Creare un sito web accessibile con un’attenzione all’investimento: è possibile
Quando ho deciso di mettere mano al mio sito web, in piena energia da rebranding di me stessa (minuscola freelance), sapevo che la strada possibile era solo una: quella dell’accessibilità. Con i valori in cui credo, davvero non c’erano alternative. Volevo che il mio sito potesse essere visitato e fruito dal maggior numero di persone possibili, a prescindere dalle loro caratteristiche identitarie (età, grado di istruzione, prima lingua, disabilità…), ma anche dal dispositivo scelto e dalle modalità di lettura dei testi.

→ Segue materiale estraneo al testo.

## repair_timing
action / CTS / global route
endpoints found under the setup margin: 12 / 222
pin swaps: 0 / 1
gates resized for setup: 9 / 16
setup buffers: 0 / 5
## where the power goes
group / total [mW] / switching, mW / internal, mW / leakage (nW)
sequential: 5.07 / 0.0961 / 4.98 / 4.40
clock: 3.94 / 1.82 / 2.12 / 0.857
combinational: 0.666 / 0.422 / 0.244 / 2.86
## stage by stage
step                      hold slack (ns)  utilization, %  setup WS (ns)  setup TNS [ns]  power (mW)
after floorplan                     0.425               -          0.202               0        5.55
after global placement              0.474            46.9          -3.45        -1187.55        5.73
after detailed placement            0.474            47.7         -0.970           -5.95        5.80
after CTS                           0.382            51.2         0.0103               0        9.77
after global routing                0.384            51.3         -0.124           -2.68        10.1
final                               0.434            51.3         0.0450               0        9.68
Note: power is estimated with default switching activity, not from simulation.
==> src/twrr_pkg.sv <==
`default_nettype none
// ----------------------------------------------------------------------------
// twrr_pkg: shared types and constants of the tick wake-up scheduler
// Holds the transfer payload structs, the command and task state codes,
// the sequencer state type and the round-robin pointer helper.
// ----------------------------------------------------------------------------
package twrr_pkg;

  // Number of schedulable tasks; the idle task sits at index NUM_TASKS.
  localparam int unsigned NUM_TASKS = 8;
  // Task index width, fixed by the payload fields.
  localparam int unsigned IDX_W     = 4;
  // Round-robin pointer width.
  localparam int unsigned PTR_W     = (NUM_TASKS > 1) ? $clog2(NUM_TASKS) : 1;
  localparam int unsigned TICK_W    = 32;

  // Command codes.
  localparam logic [1:0] CMD_TICK  = 2'd0;
  localparam logic [1:0] CMD_SCHED = 2'd1;
  localparam logic [1:0] CMD_SET   = 2'd2;

  // Task state codes.
  localparam logic [1:0] ST_READY = 2'd1;
  localparam logic [1:0] ST_WAIT  = 2'd2;

  // Input item.
  typedef struct packed {
    logic [1:0]        command;
    logic [IDX_W-1:0]  task_index;
    logic [1:0]        new_state;
    logic [TICK_W-1:0] wake_tick;
  } in_t;

  // Result item.
  typedef struct packed {
    logic [IDX_W-1:0]  running_task;
    logic              found_ready;
    logic [TICK_W-1:0] tick_now;
  } out_t;

  // Control from the sequencer to the task store.
  typedef struct packed {
    logic              wr_en;
    logic [IDX_W-1:0]  wr_idx;
    logic [1:0]        wr_state;
    logic [TICK_W-1:0] wr_wake;
    logic              wake_en;
    logic [IDX_W-1:0]  addr;
    logic [TICK_W-1:0] tick;
  } store_ctrl_t;

  // Sequencer states.
  typedef enum logic [1:0] {
    S_IDLE,
    S_WAKE,
    S_SCAN,
    S_DONE
  } seq_state_e;

  // Next round-robin position, modulo NUM_TASKS.
  function automatic logic [PTR_W-1:0] ptr_inc(input logic [PTR_W-1:0] p);
    logic [PTR_W-1:0] r;
    if (p == PTR_W'(NUM_TASKS - 1)) begin
      r = '0;
    end else begin
      r = p + PTR_W'(1);
    end
    return r;
  endfunction

endpackage
`default_nettype wire

==> src/twrr_task_store.sv <==
`default_nettype none
// ----------------------------------------------------------------------------
// twrr_task_store: per-task state codes and wake ticks
// Holds one state code and one wake tick per task, with a write port for
// task-control updates and one shared wake comparator at the read address.
// ----------------------------------------------------------------------------
module twrr_task_store (
  input  wire logic                clk_i,
  input  wire logic                rst_ni,
  input  wire twrr_pkg::store_ctrl_t ctrl_i,
  output logic [1:0]               rd_state_o
);
  import twrr_pkg::*;

  localparam int unsigned DEPTH = NUM_TASKS + 1;

  logic [1:0]        state_q [DEPTH];
  logic [TICK_W-1:0] wake_q  [DEPTH];
  logic              wake_hit;

  // The shared comparator: a waiting task whose wake tick has been reached.
  assign wake_hit   = (state_q[ctrl_i.addr] == ST_WAIT) &&
                      (wake_q[ctrl_i.addr] <= ctrl_i.tick);
  assign rd_state_o = state_q[ctrl_i.addr];

  // State codes, cleared to not runnable at reset.
  always_ff @(posedge clk_i or negedge rst_ni) begin
    if (!rst_ni) begin
      for (int k = 0; k < DEPTH; k++) begin
        state_q[k] <= '0;
      end
    end else if (ctrl_i.wr_en) begin
      state_q[ctrl_i.wr_idx] <= ctrl_i.wr_state;
    end else if (ctrl_i.wake_en && wake_hit) begin
      state_q[ctrl_i.addr] <= ST_READY;
    end
  end

  // Wake ticks only matter once a write has set the task waiting.
  always_ff @(posedge clk_i) begin
    if (ctrl_i.wr_en) begin
      wake_q[ctrl_i.wr_idx] <= ctrl_i.wr_wake;
    end
  end

endmodule
`default_nettype wire

==> src/twrr_seq.sv <==
`default_nettype none
// ----------------------------------------------------------------------------
// twrr_seq: command sequencer of the tick wake-up scheduler
// Steps the wake sweep and the round-robin scan one task per cycle through
// the task store, and keeps the tick count, pointer and selection.
// ----------------------------------------------------------------------------
module twrr_seq (
  input  wire logic                  clk_i,
  input  wire logic                  rst_ni,
  input  wire logic                  start_i,
  input  wire twrr_pkg::in_t         cmd_i,
  input  wire logic                  out_free_i,
  input  wire logic [1:0]            rd_state_i,
  output logic                       idle_o,
  output logic                       done_o,
  output twrr_pkg::out_t             result_o,
  output twrr_pkg::store_ctrl_t      ctrl_o
);
  import twrr_pkg::*;

  seq_state_e        state_q, state_d;
  logic [IDX_W-1:0]  cnt_q, cnt_d;
  logic [PTR_W-1:0]  ptr_q, ptr_d;
  logic [PTR_W-1:0]  last_q, last_d;
  logic [IDX_W-1:0]  run_q, run_d;
  logic              found_q, found_d;
  logic [TICK_W-1:0] tick_q, tick_d;
  logic              hit;
  logic              scan_end;

  assign hit      = (rd_state_i == ST_READY);
  assign scan_end = (cnt_q == IDX_W'(NUM_TASKS - 1));

  // Next state.
  always_comb begin
    state_d = state_q;
    case (state_q)
      S_IDLE: begin
        if (start_i) begin
          case (cmd_i.command)
            CMD_TICK:  state_d = S_WAKE;
            CMD_SCHED: state_d = S_SCAN;
            default:   state_d = S_DONE;
          endcase
        end
      end
      S_WAKE: begin
        if (cnt_q == IDX_W'(NUM_TASKS)) begin
          state_d = S_SCAN;
        end
      end
      S_SCAN: begin
        if (hit || scan_end) begin
          state_d = S_DONE;
        end
      end
      S_DONE: begin
        if (out_free_i) begin
          state_d = S_IDLE;
        end
      end
      default: state_d = S_IDLE;
    endcase
  end

  // Outputs and datapath updates.
  always_comb begin
    cnt_d          = cnt_q;
    ptr_d          = ptr_q;
    last_d         = last_q;
    run_d          = run_q;
    found_d        = found_q;
    tick_d         = tick_q;
    idle_o         = 1'b0;
    done_o         = 1'b0;
    ctrl_o         = '0;
    ctrl_o.wr_idx  = cmd_i.task_index;
    ctrl_o.wr_state = cmd_i.new_state;
    ctrl_o.wr_wake = cmd_i.wake_tick;
    ctrl_o.tick    = tick_q;
    ctrl_o.addr    = (state_q == S_SCAN) ? IDX_W'(ptr_q) : cnt_q;
    case (state_q)
      S_IDLE: begin
        idle_o = 1'b1;
        if (start_i) begin
          cnt_d = '0;
          case (cmd_i.command)
            CMD_TICK:  tick_d = tick_q + TICK_W'(1);
            CMD_SCHED: ptr_d = ptr_inc(last_q);
            CMD_SET:   ctrl_o.wr_en = (cmd_i.task_index <= IDX_W'(NUM_TASKS));
            default:   ;
          endcase
        end
      end
      S_WAKE: begin
        ctrl_o.wake_en = 1'b1;
        if (cnt_q == IDX_W'(NUM_TASKS)) begin
          cnt_d = '0;
          ptr_d = ptr_inc(last_q);
        end else begin
          cnt_d = cnt_q + IDX_W'(1);
        end
      end
      S_SCAN: begin
        if (hit) begin
          run_d   = IDX_W'(ptr_q);
          last_d  = ptr_q;
          found_d = 1'b1;
        end else if (scan_end) begin
          run_d   = IDX_W'(NUM_TASKS);
          found_d = 1'b0;
        end else begin
          cnt_d = cnt_q + IDX_W'(1);
          ptr_d = ptr_inc(ptr_q);
        end
      end
      S_DONE: begin
        done_o = 1'b1;
      end
      default: ;
    endcase
  end

  assign result_o.running_task = run_q;
  assign result_o.found_ready  = found_q;
  assign result_o.tick_now     = tick_q;

  // Control registers.
  always_ff @(posedge clk_i or negedge rst_ni) begin
    if (!rst_ni) begin
      state_q <= S_IDLE;
      cnt_q   <= '0;
      ptr_q   <= '0;
      last_q  <= '0;
      run_q   <= '0;
      found_q <= 1'b0;
      tick_q  <= '0;
    end else begin
      state_q <= state_d;
      cnt_q   <= cnt_d;
      ptr_q   <= ptr_d;
      last_q  <= last_d;
      run_q   <= run_d;
      found_q <= found_d;
      tick_q  <= tick_d;
    end
  end

`ifndef SYNTH
  // A found task is never the idle task.
  a_found_not_idle: assert property (@(posedge clk_i) disable iff (!rst_ni)
    found_q |-> (run_q != IDX_W'(NUM_TASKS)))
    else $error("found flag set with idle task selected");

  // Task-control writes happen only between items.
  a_write_idle: assert property (@(posedge clk_i) disable iff (!rst_ni)
    ctrl_o.wr_en |-> (state_q == S_IDLE))
    else $error("task store written during a sweep");

  // A finished item leaves the sequencer once the output takes it.
  a_done_release: assert property (@(posedge clk_i) disable iff (!rst_ni)
    (state_q == S_DONE && out_free_i) |=> (state_q == S_IDLE))
    else $error("sequencer stuck after result transfer");

  // The wake sweep stays within the task store.
  a_wake_bound: assert property (@(posedge clk_i) disable iff (!rst_ni)
    (state_q == S_WAKE) |-> (cnt_q <= IDX_W'(NUM_TASKS)))
    else $error("wake sweep address out of range");
`endif

endmodule
`default_nettype wire

==> src/tick_wakeup_round_robin_scheduler.sv <==
`default_nettype none
// ----------------------------------------------------------------------------
// tick_wakeup_round_robin_scheduler: round-robin task scheduler with wake-up
// Input channel in_valid_i/in_ready_o carries one command per transfer;
// output channel out_valid_o/out_ready_i returns one result per command
// (selected task, found flag, tick count).
// A tick command advances the tick count, sweeps all NUM_TASKS+1 task
// entries one per cycle to wake waiting tasks, then schedules. Scheduling
// scans the tasks round-robin one per cycle until the first ready task,
// or until all NUM_TASKS tasks are examined. The sweep and the scan share
// the single store read port. The next command can be taken at the earliest
// in the cycle after a result enters the output register.
// The input is ready only while no command is in progress. A result waits
// in the output register; the next command may be taken meanwhile, and its
// result is held in the sequencer while the receiver stalls.
// Reset clears the tick count, all task states (not runnable), the
// round-robin pointer and the selection to task 0 with found flag low.
// ----------------------------------------------------------------------------
module tick_wakeup_round_robin_scheduler (
  input  wire logic            clk_i,
  input  wire logic            rst_ni,
  input  wire logic            in_valid_i,
  output logic                 in_ready_o,
  input  wire twrr_pkg::in_t   in_data_i,
  output logic                 out_valid_o,
  input  wire logic            out_ready_i,
  output twrr_pkg::out_t       out_data_o
);
  import twrr_pkg::*;

  store_ctrl_t ctrl;
  logic [1:0]  rd_state;
  logic        seq_idle;
  logic        seq_done;
  logic        out_free;
  logic        start;
  out_t        result;
  logic        out_valid_q;
  out_t        out_data_q;

  assign in_ready_o  = seq_idle;
  assign start       = in_valid_i && seq_idle;
  assign out_free    = !out_valid_q || out_ready_i;
  assign out_valid_o = out_valid_q;
  assign out_data_o  = out_data_q;

  twrr_seq u_seq (
    .clk_i      (clk_i),
    .rst_ni     (rst_ni),
    .start_i    (start),
    .cmd_i      (in_data_i),
    .out_free_i (out_free),
    .rd_state_i (rd_state),
    .idle_o     (seq_idle),
    .done_o     (seq_done),
    .result_o   (result),
    .ctrl_o     (ctrl)
  );

  twrr_task_store u_store (
    .clk_i      (clk_i),
    .rst_ni     (rst_ni),
    .ctrl_i     (ctrl),
    .rd_state_o (rd_state)
  );

  // Output register: loads a finished result whenever the slot is free.
  always_ff @(posedge clk_i or negedge rst_ni) begin
    if (!rst_ni) begin
      out_valid_q <= 1'b0;
    end else if (out_free) begin
      out_valid_q <= seq_done;
    end
  end

  always_ff @(posedge clk_i) begin
    if (out_free && seq_done) begin
      out_data_q <= result;
    end
  end

endmodule
`default_nettype wire

==> config.mk <==
export PLATFORM = sky130hd
export DESIGN_NAME = tick_wakeup_round_robin_scheduler
export DESIGN_NICKNAME = d
export VERILOG_FILES = /design/src/twrr_pkg.sv /design/src/twrr_task_store.sv /design/src/twrr_seq.sv /design/src/tick_wakeup_round_robin_scheduler.sv
export SDC_FILE = /design/constraint.sdc
export NUM_CORES = 1
export LEC_CHECK = 0
export BUFFER_PORTS_ARGS = -buffer_cell sky130_fd_sc_hd__buf_2
export CORE_MARGIN = 2
export CORE_UTILIZATION = 40
export DETAILED_ROUTE_END_ITERATION = 12
export PLACE_DENSITY = 0.56
export SYNTH_ARGS = -nofsm -noshare
export SYNTH_HDL_FRONTEND = slang
export SYNTH_SLANG_ARGS = --single-unit
==> constraint.sdc <==
create_clock -name clk_i -period 5.6 [get_ports clk_i]
set_input_delay 0.56 -clock clk_i [delete_from_list [all_inputs] [get_ports clk_i]]
set_output_delay 0.56 -clock clk_i [all_outputs]
set_load 0.005 [all_outputs]
==> out/results.txt, run 1 <==
The most common flop cell mapped by yosys is edfxtp_1. For this configuration, the core starts out at a cell density of 40.4%. The H-tree depth is 2.

The clock reaches the later pin of the worst-skew pair after 560 ps. For the required time at the endpoint of the critical path, the log shows 6050 ps. The tightest min-delay check is of the primary input to asynchronous set/reset pin type. For the via count of the first global-routing pass, the log shows 9208. The worst register-to-register path begins at u_seq.state_q[0].

The total negative setup slack came out at 0 ps. By count the netlist is led by edfxtp_1, nor2_1, dfrtp_1. After layout, the minimum clock period comes to 4840 ps. The die covers 42700 um2. In this run the horizontal extent of the chip is 207 um.

After synthesis, the cell types taking the most area are edfxtp_1, dfrtp_1, mux4_2. TritonCTS created 42 clock buffers. Share of the synthesized area in the top cell type: 59.4%. Across all register-to-register paths, the minimum setup slack is 760 ps. The peak supply drop was 0.000256 V; the number of register bits inferred by synthesis was 393. The logs give 0 for the remaining global-route overflow and 46.6% for the final design utilization. Final max-slew violation count: 0. The largest incremental delay on the critical path works out to 680 ps. Of all flip-flops after synthesis, the portion carrying an async set or reset was 17.3%. A synthesized cell averages 16.2 um2. Setup repair after global routing left no endpoint under its margin. For the global routing usage summed across all routing layers, the log shows 17.8%. The run gives 5 as the number of antenna violations at the first check in global routing. Actual slew at the worst max-slew pin: 908 ps. After detailed placement, the total cell area comes to 17500 um2. The type of element capturing the critical path is a flip-flop.

The category of the worst setup path launch point is a flip-flop. The run gives 39.2% as the normalized max-slew margin. Synthesis instantiated 65 different standard cells from the library. The critical path contains buffers and inverters numbering 3 combined. Entering global routing, the biggest net connects 69 pins. The height of the die is 207 um, and the synthesized instance count is 1015. The area growth from synthesis to final layout came out at 15.3%. Clock tree synthesis found a total of 393 sinks. The final critical path takes up 86.3% of the cycle. The tools report the overall power after layout as 9.12 mW.

In this run the worst path has a maximum fanout of 23. Pin placement for this block handled 83 I/O pins. For the number of endpoints failing setup at the final stage, the log shows 0.

During synthesis, Yosys emitted a total of 0 warnings. The largest total area in the synthesized netlist belongs to edfxtp_1. The run gives 0 as the remaining routing DRC violations. The via total after detailed routing was 9027. The post-route non-filler standard cell count is 1693, and the clock slew at the register clock pins of the worst setup and hold paths is 60 ps.

The tools report the worst path arrival time as 5280 ps. Detailed placement finished with a half-perimeter wire length of 22900 um. The share of the Yosys chip area taken by registers is 69.8%. The run gives 5 as the number of iterations in the first detailed-routing pass. The slowest library cell on the worst path was ha_1. The logs give 765 ps for the post-route worst setup slack and 19.5 ps for the clock skew.

The area of the placeable core is 40600 um2. The flow ran to the end, and the final reports show no timing, DRC or antenna violations. In this run, post-CTS hold repair placed 0 buffers. The count of input and output buffers was 82; the final standard cell area without fillers was 18900 um2. The logs give 0.808 for the final weighted congestion in routability-driven placement and 203 ps for the worst-case hold slack. The final-report hold violation count was 0; the power per cell area was 482 nW/um2. After floorplanning, the core was divided into 74 placement rows.

In the final design database the tool counted 1212 nets. In this run the cell area of the synthesized design comes to 16400 um2. The gate family responsible for the most delay along the worst path is compound AO/OA/AOI/OAI gates. At the placement stage, the worst setup path has a slack of 722 ps. Walking the worst path, the cells encountered are inv_1 -> ha_1 -> mux2i_4 -> buf_4 -> mux4_2 -> o22ai_1 -> nor2_1 -> ha_1 -> nor2b_1 -> o211ai_1 -> a2111o_1 -> a31oi_1 -> o21bai_1 -> and2_1 -> buf_4 -> a31o_1.

The synthesized design contains 325 enable-type register cells. Measured in cells, the most critical reg-to-reg path has a length of 16. Post-CTS timing repair inserted 0 buffers for setup. TritonCTS built the clock tree. The first global-routing pass estimated 56100 um of wire. The post-route netlist has 23.7% of its cells at a drive strength greater than 1. The average vias per placed instance was 5.33; the routed wire length was 36700 um. After detailed placement, the design holds a cell count of 1612.

In the final routed layout, each cell accounts on average for 21.7 um. The start-to-end type of the worst setup path was flip-flop to flip-flop. The most frequent cell after synthesis is edfxtp_1. The maximum buffer depth of the clock tree is 3.

The tools report the reported max-cap violation count as 0. The endpoint identified for the worst register-to-register timing path is u_store.state_q[14]. The logs give 1103 for the number of nets produced by synthesis and 207 MHz for the peak clock frequency supported by timing. The count of nets left with antenna violations once routing finished came out at 0.

In this run, post-CTS repair resized a total of 0 instances. The count of routing violations after the opening detailed-route iteration is 548. Summed over all cells, the static leakage comes to 6.78 nW. The tools report the clock tree root driver cell as clkbuf_16.
-- area by class of cell --
type / instances / area (um2)
inverter: 58 / 218
clock inverter: 24 / 198
clock buffer: 54 / 1180
multi-input combinational: 523 / 4590
fill: 3525 / 21700
tap: 532 / 666
antenna: 3 / 7.51
timing repair buffer: 106 / 603
sequential: 393 / 11500
-- worst reg2reg max path: stages (launching register included) --
cell	delay, ps
dfrtp_1	410
inv_1	130
ha_1	680
mux2i_4	580
buf_4	420
mux4_2	390
o22ai_1	170
nor2_1	70
ha_1	290
nor2b_1	120
o211ai_1	100
a2111o_1	380
a31oi_1	180
o21bai_1	180
and2_1	200
buf_4	200
a31o_1	230
-- power by group --
part | switching [mW] | internal [mW] | total, mW
clock network | 1.13 | 1.59 | 2.72
registers | 0.121 | 3.35 | 3.47
logic | 1.58 | 1.35 | 2.93
total | 2.84 | 6.28 | 9.12
-- sequential cells by signal (all words and copies together), names as in the netlist --
name             flops
u_seq.tick_q        32
out_data_o          37
u_seq.last_q         3
u_seq.ptr_q          3
out_valid_o          1
u_seq.run_q          4
u_seq.found_q        1
u_store.state_q     18
u_store.wake_q     288
u_seq.state_q        2
u_seq.cnt_q          4
-- layer usage --
metal  track usage [%]  wire length [um]  vias to the layer above
met3              3.27              2060                       58
met2              28.7             17400                      240
met5                 0                23                        -
met4              5.08               691                        4
li1                  -                 -                     4170
met1              24.8             16400                     4555
-- kinds of logic after synthesis --
| logic type | count (synthesis) | synth area share, % |
|---|---|---|
| buffers and inverters | 99 | 2.50 |
| and+or+nand+nor | 222 | 6.70 |
| xor gates and xnor gates | 31 | 1.65 |
| AOI/OAI and AO/OA | 147 | 6.19 |
| adders and majority gates | 44 | 3.35 |
| DFF | 393 | 69.8 |
| muxes | 79 | 9.81 |
-- placed cells by master (no fill, tap or decap), types with 4 or more instances in the layout --
master | netlist | layout
edfxtp_1 | 325 | 325
mux4_2 | 64 | 64
o21ai_1 | 5 | 4
o21a_1 | 8 | 6
a21oi_1 | 31 | 31
nor4_1 | 5 | 5
o211ai_1 | 5 | 5
nor2b_1 | 5 | 5
and3_1 | 5 | 4
ha_1 | 44 | 44
mux2i_1 | 6 | 5
clkinvlp_4 | 0 | 5
nand4_1 | 16 | 16
inv_1 | 57 | 57
and2_2 | 0 | 4
clkinv_2 | 0 | 7
clkbuf_16 | 0 | 44
nand3_1 | 12 | 12
mux2_2 | 7 | 7
nand2_1 | 47 | 47
clkbuf_1 | 26 | 6
o31ai_2 | 6 | 6
a31o_1 | 4 | 4
o22ai_1 | 35 | 35
dfrtp_1 | 68 | 68
a22oi_1 | 8 | 8
a22o_1 | 4 | 4
o21ai_0 | 12 | 12
clkinv_1 | 0 | 6
nor2_1 | 83 | 83
nand2b_1 | 9 | 9
and2_1 | 6 | 4
o32ai_1 | 9 | 9
buf_2 | 10 | 82
xnor2_1 | 30 | 30
clkbuf_8 | 0 | 4
buf_4 | 1 | 23
nor3_1 | 8 | 7
a31oi_1 | 4 | 4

Non sapevo però bene da che parte iniziare, e mi spaventavano molto i costi. “Sono una libera professionista, non lavoro da un anno, non ho molti soldi da investire”, pensavo. Dovevo avere un sito accessibile. Certo, tutta la parte di accessibilità testuale l’avrei studiata, progettata e realizzata io. Ma tutto il resto?
Ho contattato Elisa Santambrogio di Waooh Studio, graphic designer e webmistress* che aveva collaborato per l’associazione che ho fondato un paio di anni fa, Sfantà, con una generosità, una precisione e una puntualità incredibili. E le ho chiesto: “Che cosa ne sai di accessibilità web?”. “Poco”, mi ha risposto, “ma posso studiare e imparare”. Ecco: questo è l’atteggiamento che cerco nelle persone con cui lavoro. Quindi abbiamo iniziato a collaborare, ed è stato un bellissimo viaggio, in cui abbiamo imparato moltissimo, insieme. E a un certo punto, in questo viaggio si è inserita anche l’associazione Caratteri Cubitali, a cui ho affidato la verifica dell’accessibilità finale del sito.
Ho pensato di far raccontare a Elisa e a Giada di Caratteri Cubitali il percorso che abbiamo fatto, perché sì: avere un sito accessibile è possibile anche se si è piccoli brand o freelance. L’importante è avere le idee chiare sugli obiettivi etici e sul valore di avere un sito accessibile. In questo modo, sarà più facile accettare l’idea che si dovranno trovare e accettare dei compromessi. Ma ne vale la pena.
* Qual è il femminile di “webmaster”? “Webmistress”, ovvio. Per la grammatica italiana non ci sarebbe bisogno di declinare, ma a me piace usare il femminile per definire Elisa.
Cosa significa accessibilità web?
Elisa: Accessibilità web significa permettere a più persone possibili di navigare e usare un sito web o un’applicazione per come queste sono state concepite.
Un sito o un’applicazione può essere considerata accessibile se tutti i suoi contenuti e le sue funzionalità sono fruibili a “tutte” le persone che la utilizzano, navigano, consultano; anche mediante tecnologie assistive o configurazioni particolari dei loro dispositivi.
Purtroppo “tutte” è un’utopia quindi diciamo “al maggior numero” di persone.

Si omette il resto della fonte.